The line with "## state kept, by", the line with "finish,0.874,0.837,0.353", and all lines between them in the material below: return these exactly, and no others.
════════════════════
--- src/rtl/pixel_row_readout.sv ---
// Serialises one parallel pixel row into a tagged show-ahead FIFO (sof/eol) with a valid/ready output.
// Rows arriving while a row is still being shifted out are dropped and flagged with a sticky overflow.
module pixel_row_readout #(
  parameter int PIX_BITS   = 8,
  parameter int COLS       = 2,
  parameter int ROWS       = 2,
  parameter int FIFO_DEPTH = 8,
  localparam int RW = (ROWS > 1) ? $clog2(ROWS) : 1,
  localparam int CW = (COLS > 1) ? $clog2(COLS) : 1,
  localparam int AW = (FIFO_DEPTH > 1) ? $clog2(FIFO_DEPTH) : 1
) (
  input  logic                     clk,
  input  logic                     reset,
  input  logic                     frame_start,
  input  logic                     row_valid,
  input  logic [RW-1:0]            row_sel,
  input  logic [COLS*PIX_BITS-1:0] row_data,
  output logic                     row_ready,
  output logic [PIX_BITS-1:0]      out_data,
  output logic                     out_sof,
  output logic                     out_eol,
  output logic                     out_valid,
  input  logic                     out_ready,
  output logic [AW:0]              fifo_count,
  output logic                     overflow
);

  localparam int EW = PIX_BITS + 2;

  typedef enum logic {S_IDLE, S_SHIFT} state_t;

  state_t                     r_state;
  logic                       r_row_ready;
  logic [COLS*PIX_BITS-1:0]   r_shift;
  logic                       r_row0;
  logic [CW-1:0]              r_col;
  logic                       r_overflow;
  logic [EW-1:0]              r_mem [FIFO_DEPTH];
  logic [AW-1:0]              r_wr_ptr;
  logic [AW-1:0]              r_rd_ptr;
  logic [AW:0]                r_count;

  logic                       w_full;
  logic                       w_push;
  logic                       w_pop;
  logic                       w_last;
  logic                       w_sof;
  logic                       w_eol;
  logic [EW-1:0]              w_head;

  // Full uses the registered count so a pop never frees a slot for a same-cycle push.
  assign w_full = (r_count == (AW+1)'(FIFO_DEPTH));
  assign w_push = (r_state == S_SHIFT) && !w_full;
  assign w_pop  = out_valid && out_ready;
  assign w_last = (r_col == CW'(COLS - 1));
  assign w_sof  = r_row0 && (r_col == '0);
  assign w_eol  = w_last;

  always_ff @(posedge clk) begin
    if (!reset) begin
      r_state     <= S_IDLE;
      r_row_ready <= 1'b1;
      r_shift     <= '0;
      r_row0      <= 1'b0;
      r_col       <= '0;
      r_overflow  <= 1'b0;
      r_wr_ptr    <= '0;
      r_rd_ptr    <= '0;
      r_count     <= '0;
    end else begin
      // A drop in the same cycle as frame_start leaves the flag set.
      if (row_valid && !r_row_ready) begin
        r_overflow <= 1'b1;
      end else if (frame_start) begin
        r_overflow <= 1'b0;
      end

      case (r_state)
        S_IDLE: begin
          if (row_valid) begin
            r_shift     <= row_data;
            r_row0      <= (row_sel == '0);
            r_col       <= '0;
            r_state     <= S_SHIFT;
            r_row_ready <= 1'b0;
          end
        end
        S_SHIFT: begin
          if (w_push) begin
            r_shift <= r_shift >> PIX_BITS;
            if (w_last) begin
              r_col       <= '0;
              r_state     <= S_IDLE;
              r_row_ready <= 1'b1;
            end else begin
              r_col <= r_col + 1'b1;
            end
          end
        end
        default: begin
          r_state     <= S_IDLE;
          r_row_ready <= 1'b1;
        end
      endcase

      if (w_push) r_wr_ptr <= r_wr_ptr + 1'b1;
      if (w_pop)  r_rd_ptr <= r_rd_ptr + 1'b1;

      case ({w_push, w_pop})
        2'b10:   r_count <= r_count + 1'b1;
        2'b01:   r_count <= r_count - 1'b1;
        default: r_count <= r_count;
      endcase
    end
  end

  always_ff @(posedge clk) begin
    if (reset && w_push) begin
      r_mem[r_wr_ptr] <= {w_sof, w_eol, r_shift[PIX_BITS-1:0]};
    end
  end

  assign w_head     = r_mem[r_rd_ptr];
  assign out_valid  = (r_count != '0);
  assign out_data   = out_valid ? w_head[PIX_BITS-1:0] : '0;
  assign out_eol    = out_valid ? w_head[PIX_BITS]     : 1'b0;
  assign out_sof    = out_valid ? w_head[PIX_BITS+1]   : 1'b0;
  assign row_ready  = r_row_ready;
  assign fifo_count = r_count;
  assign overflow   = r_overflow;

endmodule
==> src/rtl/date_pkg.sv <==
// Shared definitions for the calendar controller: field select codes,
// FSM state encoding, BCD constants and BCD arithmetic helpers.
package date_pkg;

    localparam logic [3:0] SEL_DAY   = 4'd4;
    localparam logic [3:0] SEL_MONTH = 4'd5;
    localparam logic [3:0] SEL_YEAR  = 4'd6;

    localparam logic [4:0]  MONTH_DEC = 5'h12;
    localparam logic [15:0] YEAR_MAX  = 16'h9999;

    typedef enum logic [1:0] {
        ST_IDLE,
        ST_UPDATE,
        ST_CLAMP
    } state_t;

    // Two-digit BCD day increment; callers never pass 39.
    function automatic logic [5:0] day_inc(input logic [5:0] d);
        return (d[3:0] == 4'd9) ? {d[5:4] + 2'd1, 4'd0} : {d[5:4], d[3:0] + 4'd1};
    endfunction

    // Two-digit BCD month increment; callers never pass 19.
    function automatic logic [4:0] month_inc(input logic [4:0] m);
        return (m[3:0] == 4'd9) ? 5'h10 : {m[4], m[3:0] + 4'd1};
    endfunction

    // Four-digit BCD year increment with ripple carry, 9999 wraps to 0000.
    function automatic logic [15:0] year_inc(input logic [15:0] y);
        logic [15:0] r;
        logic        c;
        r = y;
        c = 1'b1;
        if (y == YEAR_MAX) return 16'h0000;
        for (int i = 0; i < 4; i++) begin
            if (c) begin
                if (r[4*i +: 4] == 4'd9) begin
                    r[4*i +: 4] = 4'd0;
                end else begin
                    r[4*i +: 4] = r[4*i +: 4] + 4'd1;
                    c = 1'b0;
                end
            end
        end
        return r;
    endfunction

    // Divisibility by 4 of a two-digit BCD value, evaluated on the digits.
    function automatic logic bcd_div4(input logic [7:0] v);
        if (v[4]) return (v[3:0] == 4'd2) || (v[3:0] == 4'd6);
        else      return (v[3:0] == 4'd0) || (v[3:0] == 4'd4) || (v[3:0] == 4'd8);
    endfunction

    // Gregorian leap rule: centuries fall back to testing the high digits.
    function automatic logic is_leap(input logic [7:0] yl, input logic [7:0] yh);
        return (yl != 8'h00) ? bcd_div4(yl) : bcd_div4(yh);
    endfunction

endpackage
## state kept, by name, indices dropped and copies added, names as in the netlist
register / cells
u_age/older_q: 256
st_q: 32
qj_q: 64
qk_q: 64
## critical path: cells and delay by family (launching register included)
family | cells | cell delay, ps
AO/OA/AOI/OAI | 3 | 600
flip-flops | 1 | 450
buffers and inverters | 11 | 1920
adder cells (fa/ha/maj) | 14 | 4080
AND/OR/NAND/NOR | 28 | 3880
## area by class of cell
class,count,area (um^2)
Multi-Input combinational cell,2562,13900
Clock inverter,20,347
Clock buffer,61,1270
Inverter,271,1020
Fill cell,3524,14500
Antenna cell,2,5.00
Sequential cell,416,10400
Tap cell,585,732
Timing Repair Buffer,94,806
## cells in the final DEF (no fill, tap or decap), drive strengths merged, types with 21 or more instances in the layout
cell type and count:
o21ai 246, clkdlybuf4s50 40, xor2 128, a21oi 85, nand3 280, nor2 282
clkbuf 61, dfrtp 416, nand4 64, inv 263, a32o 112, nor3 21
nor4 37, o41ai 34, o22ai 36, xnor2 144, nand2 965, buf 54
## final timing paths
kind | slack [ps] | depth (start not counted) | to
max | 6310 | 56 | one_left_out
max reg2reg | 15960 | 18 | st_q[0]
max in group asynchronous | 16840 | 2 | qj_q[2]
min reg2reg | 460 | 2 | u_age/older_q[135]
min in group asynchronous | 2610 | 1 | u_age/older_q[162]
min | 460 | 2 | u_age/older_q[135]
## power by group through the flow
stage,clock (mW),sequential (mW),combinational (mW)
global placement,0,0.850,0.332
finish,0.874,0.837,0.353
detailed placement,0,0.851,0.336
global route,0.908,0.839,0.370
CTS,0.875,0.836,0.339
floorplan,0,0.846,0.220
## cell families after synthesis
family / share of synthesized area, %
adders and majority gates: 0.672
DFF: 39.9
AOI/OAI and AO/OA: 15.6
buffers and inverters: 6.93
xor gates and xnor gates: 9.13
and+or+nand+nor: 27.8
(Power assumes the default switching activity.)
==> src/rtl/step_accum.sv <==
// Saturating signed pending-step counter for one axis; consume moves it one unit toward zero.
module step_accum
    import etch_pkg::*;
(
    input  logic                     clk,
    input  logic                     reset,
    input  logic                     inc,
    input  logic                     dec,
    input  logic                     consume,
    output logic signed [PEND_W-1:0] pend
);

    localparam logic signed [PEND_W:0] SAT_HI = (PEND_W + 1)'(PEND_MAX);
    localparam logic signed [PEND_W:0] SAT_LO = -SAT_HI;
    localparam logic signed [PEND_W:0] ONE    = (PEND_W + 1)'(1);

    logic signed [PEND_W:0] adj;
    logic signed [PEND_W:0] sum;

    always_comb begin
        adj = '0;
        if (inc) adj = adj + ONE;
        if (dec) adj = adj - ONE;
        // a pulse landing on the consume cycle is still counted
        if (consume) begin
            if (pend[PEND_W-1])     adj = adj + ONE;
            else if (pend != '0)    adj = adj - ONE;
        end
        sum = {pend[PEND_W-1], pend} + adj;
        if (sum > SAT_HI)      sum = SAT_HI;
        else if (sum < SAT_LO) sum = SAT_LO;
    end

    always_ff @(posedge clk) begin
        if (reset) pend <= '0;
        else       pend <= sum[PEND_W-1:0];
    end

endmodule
════════════════════
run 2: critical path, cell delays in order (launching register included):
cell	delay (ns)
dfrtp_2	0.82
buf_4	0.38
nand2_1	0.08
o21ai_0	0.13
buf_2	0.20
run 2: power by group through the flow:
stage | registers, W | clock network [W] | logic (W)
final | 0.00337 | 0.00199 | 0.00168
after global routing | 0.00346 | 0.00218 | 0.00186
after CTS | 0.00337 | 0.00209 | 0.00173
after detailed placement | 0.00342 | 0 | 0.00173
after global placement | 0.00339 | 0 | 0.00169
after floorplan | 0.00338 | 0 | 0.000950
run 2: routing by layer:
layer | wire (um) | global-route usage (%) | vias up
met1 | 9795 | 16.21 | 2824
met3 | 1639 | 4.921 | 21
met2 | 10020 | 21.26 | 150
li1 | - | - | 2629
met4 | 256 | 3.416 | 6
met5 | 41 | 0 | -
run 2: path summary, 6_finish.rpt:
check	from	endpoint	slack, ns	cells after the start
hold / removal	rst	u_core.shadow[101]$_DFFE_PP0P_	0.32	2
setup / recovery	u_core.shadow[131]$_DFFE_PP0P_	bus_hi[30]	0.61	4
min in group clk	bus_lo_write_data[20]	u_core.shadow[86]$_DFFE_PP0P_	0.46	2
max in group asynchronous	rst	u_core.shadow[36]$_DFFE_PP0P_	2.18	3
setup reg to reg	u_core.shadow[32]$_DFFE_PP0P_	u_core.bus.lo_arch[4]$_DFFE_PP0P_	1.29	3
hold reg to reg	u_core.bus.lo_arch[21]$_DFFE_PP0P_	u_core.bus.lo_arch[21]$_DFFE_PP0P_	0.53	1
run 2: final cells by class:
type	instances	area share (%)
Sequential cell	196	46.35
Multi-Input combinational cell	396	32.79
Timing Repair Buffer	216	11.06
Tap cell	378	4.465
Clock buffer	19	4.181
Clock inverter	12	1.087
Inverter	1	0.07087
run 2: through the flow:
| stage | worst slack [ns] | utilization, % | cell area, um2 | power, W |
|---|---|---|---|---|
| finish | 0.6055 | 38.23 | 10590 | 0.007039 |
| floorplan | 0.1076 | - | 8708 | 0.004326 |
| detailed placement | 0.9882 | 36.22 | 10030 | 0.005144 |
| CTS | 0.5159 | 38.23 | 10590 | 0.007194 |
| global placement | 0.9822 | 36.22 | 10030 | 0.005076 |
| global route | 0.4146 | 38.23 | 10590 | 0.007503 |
════════════════════
Written answer –
## state kept, by name, indices dropped and copies added, names as in the netlist
register / cells
u_age/older_q: 256
st_q: 32
qj_q: 64
qk_q: 64
## critical path: cells and delay by family (launching register included)
family | cells | cell delay, ps
AO/OA/AOI/OAI | 3 | 600
flip-flops | 1 | 450
buffers and inverters | 11 | 1920
adder cells (fa/ha/maj) | 14 | 4080
AND/OR/NAND/NOR | 28 | 3880
## area by class of cell
class,count,area (um^2)
Multi-Input combinational cell,2562,13900
Clock inverter,20,347
Clock buffer,61,1270
Inverter,271,1020
Fill cell,3524,14500
Antenna cell,2,5.00
Sequential cell,416,10400
Tap cell,585,732
Timing Repair Buffer,94,806
## cells in the final DEF (no fill, tap or decap), drive strengths merged, types with 21 or more instances in the layout
cell type and count:
o21ai 246, clkdlybuf4s50 40, xor2 128, a21oi 85, nand3 280, nor2 282
clkbuf 61, dfrtp 416, nand4 64, inv 263, a32o 112, nor3 21
nor4 37, o41ai 34, o22ai 36, xnor2 144, nand2 965, buf 54
## final timing paths
kind | slack [ps] | depth (start not counted) | to
max | 6310 | 56 | one_left_out
max reg2reg | 15960 | 18 | st_q[0]
max in group asynchronous | 16840 | 2 | qj_q[2]
min reg2reg | 460 | 2 | u_age/older_q[135]
min in group asynchronous | 2610 | 1 | u_age/older_q[162]
min | 460 | 2 | u_age/older_q[135]
## power by group through the flow
stage,clock (mW),sequential (mW),combinational (mW)
global placement,0,0.850,0.332
finish,0.874,0.837,0.353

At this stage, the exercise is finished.